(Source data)
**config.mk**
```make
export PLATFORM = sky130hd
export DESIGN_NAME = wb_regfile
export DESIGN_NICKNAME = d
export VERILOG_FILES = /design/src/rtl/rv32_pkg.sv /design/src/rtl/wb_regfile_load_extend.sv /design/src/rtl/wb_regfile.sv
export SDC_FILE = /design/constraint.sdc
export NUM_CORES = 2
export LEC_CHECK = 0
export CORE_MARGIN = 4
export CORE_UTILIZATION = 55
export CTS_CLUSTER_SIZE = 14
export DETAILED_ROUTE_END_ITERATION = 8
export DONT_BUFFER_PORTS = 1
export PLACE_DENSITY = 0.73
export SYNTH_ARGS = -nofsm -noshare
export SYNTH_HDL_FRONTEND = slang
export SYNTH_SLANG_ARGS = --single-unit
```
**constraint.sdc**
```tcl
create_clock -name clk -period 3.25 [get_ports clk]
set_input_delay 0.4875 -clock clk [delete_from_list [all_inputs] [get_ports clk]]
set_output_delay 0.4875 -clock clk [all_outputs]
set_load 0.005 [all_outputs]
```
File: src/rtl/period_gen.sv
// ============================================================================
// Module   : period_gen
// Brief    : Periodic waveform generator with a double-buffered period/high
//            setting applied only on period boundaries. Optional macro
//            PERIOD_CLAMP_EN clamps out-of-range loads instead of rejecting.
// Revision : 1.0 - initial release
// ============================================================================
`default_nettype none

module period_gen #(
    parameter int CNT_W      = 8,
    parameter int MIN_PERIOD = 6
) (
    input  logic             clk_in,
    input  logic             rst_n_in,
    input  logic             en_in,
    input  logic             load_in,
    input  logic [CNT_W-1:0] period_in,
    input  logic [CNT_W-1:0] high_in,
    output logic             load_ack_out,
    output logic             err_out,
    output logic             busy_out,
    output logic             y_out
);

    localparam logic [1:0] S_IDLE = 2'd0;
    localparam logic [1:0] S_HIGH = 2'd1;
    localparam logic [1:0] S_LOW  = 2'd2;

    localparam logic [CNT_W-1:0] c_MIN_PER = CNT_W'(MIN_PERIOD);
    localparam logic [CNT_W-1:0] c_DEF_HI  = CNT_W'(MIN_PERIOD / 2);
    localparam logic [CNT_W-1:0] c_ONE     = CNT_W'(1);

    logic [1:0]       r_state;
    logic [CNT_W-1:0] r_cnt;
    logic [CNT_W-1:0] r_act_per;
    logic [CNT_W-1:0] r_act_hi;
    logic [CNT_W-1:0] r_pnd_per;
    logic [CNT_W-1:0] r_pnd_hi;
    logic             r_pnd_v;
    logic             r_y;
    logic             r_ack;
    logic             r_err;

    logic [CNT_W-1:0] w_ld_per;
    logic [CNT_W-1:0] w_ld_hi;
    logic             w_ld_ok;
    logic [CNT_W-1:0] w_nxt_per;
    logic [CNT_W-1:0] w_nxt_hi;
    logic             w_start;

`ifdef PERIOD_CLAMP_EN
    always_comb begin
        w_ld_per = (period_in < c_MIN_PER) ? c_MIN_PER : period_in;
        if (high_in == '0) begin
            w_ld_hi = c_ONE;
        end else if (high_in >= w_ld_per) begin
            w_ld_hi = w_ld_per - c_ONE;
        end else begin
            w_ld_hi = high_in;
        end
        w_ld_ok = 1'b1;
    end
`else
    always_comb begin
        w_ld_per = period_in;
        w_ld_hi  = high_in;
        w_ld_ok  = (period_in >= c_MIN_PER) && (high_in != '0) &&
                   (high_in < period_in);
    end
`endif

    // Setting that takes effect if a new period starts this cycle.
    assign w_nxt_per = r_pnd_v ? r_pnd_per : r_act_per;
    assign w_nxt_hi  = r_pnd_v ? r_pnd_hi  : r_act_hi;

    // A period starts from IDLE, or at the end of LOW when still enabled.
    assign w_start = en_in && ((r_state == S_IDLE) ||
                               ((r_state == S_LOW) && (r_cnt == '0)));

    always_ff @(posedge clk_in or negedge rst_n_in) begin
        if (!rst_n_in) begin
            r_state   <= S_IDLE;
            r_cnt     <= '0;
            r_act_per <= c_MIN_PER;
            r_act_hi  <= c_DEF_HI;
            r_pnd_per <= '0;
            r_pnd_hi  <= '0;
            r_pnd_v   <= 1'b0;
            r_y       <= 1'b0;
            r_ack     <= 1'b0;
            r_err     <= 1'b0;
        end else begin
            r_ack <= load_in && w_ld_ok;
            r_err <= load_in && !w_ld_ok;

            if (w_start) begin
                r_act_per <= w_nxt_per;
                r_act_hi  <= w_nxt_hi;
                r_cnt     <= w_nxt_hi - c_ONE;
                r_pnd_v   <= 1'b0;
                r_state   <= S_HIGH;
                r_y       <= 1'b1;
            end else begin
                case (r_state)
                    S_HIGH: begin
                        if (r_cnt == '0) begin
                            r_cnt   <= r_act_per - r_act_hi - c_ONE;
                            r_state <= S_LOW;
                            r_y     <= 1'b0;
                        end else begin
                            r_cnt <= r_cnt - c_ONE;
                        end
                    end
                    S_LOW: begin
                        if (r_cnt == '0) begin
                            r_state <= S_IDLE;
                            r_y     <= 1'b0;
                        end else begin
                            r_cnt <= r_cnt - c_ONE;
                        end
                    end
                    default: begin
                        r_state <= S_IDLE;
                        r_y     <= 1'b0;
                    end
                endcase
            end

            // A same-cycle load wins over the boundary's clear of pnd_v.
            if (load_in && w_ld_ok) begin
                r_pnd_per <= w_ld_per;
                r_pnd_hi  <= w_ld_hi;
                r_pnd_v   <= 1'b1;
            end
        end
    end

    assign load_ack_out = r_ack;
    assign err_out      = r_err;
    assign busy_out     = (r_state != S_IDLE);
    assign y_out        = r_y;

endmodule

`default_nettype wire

What you will do: Within the records above, count the lines that contain "starts" and give only that number.

Output of the exercise: 2